Scan the listing beneath this sentence. Report each line with the word "type".

- - -

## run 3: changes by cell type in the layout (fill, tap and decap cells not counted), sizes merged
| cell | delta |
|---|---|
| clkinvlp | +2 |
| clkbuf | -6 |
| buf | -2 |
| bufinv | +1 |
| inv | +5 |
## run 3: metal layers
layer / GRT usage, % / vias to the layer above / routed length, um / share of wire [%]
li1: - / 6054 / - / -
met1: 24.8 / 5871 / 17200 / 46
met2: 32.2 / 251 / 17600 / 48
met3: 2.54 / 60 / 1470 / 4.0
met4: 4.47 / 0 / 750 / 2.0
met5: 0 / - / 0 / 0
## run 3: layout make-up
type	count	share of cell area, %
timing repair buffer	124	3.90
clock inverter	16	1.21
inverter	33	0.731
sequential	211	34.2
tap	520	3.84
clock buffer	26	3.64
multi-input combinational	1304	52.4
## config.mk

```make
export PLATFORM = sky130hd
export DESIGN_NAME = text_console_cursor_control_top
export DESIGN_NICKNAME = d
export VERILOG_FILES = /design/src/sv/tccc_pkg.sv /design/src/sv/text_console_cursor_control_top.sv
export VERILOG_INCLUDE_DIRS = /design/src /design/src/sv
export SDC_FILE = /design/constraint.sdc
export NUM_CORES = 1
export LEC_CHECK = 0
export BUFFER_PORTS_ARGS = -buffer_cell sky130_fd_sc_hd__buf_2
export CAP_MARGIN = 20
export CORE_ASPECT_RATIO = 1.75
export CORE_MARGIN = 3
export CORE_UTILIZATION = 25
export DETAILED_ROUTE_END_ITERATION = 8
export PLACE_DENSITY = 0.52
export SLEW_MARGIN = 40
export SYNTH_ARGS = -nofsm -noshare
export SYNTH_HDL_FRONTEND = slang
export SYNTH_SLANG_ARGS = --single-unit
```

## constraint.sdc

```tcl
create_clock -name clk -period 6.2 [get_ports clk]
set_input_delay 0.31 -clock clk [delete_from_list [all_inputs] [get_ports clk]]
set_output_delay 0.31 -clock clk [all_outputs]
set_load 0.005 [all_outputs]
```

- - -

• **ANSWER TO THIS EXERCISE**:
## run 3: changes by cell type in the layout (fill, tap and decap cells not counted), sizes merged
type	count	share of cell area, %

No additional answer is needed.